▶ **Assigned task**: Search the records for the word "layout" and copy each line in which it appears.

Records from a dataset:
■ ■ ■
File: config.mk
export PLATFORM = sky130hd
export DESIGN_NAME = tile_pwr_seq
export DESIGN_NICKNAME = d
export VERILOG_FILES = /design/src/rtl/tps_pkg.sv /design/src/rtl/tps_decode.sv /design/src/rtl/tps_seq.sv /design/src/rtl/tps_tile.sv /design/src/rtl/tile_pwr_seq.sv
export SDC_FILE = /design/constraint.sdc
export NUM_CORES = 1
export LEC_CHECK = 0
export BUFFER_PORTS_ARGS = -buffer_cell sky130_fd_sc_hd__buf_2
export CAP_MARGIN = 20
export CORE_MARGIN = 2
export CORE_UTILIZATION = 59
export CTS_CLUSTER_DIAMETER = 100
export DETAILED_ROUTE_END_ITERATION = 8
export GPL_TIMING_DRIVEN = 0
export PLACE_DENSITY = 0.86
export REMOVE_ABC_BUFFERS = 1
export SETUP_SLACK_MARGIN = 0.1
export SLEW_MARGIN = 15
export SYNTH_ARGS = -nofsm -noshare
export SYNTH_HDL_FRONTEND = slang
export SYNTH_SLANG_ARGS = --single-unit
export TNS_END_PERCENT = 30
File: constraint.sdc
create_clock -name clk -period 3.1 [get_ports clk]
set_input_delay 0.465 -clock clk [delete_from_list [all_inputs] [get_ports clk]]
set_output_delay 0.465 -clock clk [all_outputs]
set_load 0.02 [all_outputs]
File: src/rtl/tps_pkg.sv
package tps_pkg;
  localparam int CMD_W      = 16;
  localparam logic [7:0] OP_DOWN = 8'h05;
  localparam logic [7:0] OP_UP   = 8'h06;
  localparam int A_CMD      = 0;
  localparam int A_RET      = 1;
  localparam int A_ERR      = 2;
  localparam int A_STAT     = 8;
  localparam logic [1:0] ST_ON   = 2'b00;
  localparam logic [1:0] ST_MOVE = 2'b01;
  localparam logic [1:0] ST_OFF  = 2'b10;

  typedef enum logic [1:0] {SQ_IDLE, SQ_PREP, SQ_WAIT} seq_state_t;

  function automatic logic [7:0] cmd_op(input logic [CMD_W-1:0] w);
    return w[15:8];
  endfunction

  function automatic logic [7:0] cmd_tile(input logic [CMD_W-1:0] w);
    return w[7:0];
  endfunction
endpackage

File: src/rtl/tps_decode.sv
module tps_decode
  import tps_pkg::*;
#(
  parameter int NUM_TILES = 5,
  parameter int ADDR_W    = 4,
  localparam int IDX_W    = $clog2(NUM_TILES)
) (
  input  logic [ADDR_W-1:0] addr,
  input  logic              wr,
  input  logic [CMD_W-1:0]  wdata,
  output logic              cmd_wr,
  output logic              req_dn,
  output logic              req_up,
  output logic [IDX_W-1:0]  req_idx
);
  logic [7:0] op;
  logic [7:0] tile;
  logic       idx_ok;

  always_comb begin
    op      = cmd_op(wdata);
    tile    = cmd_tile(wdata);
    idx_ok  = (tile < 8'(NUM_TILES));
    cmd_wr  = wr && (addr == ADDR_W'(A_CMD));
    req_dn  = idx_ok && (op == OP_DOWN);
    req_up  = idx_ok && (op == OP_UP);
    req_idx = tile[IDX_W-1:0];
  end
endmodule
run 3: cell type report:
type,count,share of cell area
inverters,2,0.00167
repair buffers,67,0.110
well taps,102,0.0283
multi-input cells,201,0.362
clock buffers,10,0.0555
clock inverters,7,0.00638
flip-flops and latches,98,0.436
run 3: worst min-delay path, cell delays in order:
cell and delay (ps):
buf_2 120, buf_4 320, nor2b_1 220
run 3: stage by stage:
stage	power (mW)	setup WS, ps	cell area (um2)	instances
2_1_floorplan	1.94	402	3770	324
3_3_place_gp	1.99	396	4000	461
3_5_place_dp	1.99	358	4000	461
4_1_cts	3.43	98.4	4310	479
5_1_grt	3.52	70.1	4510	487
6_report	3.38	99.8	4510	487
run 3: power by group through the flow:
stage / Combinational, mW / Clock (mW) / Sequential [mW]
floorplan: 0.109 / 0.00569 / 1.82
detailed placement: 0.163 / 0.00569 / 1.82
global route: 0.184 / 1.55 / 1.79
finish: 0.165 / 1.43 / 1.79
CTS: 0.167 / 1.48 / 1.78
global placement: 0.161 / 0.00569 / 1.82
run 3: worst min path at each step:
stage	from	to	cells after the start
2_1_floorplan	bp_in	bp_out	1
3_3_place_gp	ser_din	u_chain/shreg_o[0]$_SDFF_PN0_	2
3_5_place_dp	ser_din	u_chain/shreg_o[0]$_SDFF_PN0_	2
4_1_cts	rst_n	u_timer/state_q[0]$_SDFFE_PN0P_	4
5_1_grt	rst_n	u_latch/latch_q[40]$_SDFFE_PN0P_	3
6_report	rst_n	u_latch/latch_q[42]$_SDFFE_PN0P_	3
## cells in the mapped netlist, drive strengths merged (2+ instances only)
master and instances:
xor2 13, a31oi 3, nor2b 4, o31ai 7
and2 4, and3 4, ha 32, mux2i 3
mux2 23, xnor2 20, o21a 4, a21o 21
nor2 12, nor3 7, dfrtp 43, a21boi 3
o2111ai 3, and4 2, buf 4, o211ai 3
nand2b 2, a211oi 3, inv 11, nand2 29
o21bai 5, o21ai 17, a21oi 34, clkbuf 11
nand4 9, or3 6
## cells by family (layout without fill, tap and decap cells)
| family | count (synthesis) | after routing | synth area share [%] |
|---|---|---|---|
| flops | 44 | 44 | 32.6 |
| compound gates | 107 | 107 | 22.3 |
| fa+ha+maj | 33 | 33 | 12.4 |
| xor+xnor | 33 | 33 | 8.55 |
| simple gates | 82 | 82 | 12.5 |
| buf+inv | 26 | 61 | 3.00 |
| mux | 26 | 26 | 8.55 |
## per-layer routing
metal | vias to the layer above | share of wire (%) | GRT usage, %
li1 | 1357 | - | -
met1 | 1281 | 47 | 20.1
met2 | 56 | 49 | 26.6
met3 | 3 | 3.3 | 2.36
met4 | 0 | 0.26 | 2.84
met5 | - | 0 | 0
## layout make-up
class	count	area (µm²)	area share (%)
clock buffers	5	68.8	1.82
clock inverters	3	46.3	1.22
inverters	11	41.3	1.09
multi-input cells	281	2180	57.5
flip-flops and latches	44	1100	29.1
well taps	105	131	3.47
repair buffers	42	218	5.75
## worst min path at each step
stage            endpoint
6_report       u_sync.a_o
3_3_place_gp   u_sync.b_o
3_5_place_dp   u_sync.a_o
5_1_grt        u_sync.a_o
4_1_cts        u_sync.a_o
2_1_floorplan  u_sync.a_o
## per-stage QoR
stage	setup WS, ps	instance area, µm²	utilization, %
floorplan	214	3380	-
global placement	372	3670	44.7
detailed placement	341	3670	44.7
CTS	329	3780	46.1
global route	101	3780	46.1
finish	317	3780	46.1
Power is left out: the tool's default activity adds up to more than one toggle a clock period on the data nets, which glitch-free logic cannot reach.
■ ■ ■
▶ **Solved problem**:
## cells by family (layout without fill, tap and decap cells)
## layout make-up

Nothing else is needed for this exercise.